━━ Available data ━━
--- src/rtl/gpio_pkg.sv ---
package gpio_pkg;
  localparam int BUS_W = 32;
  localparam int SEL_W = BUS_W / 8;

  typedef enum logic [2:0] {
    RG_IN  = 3'd0,
    RG_OUT = 3'd1,
    RG_OE  = 3'd2,
    RG_IE  = 3'd3,
    RG_POL = 3'd4,
    RG_ALT = 3'd5,
    RG_CTL = 3'd6,
    RG_STS = 3'd7
  } reg_sel_e;

  // control register bit positions
  localparam int CTL_EXT  = 0;
  localparam int CTL_NEG  = 1;
  localparam int CTL_IE   = 2;
  localparam int CTL_PEND = 3;
  localparam int CTL_W    = 3;

  // expand byte selects into a bit mask
  function automatic logic [BUS_W-1:0] lane_mask(input logic [SEL_W-1:0] sel);
    logic [BUS_W-1:0] m;
    for (int b = 0; b < SEL_W; b++) m[b*8 +: 8] = {8{sel[b]}};
    return m;
  endfunction

  // replace masked bits of old value with new value
  function automatic logic [BUS_W-1:0] merge(input logic [BUS_W-1:0] old_v,
                                             input logic [BUS_W-1:0] new_v,
                                             input logic [BUS_W-1:0] m);
    return (old_v & ~m) | (new_v & m);
  endfunction

  // per-bit edge detect: pol=1 rising, pol=0 falling
  function automatic logic [BUS_W-1:0] edge_hit(input logic [BUS_W-1:0] cur,
                                                input logic [BUS_W-1:0] prv,
                                                input logic [BUS_W-1:0] pol);
    return (pol & cur & ~prv) | (~pol & ~cur & prv);
  endfunction
endpackage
━━━
_Task description_
Pull every line holding "localparam" out of the records.

_Expected answer_
  localparam int BUS_W = 32;
  localparam int SEL_W = BUS_W / 8;
  localparam int CTL_EXT  = 0;
  localparam int CTL_NEG  = 1;
  localparam int CTL_IE   = 2;
  localparam int CTL_PEND = 3;
  localparam int CTL_W    = 3;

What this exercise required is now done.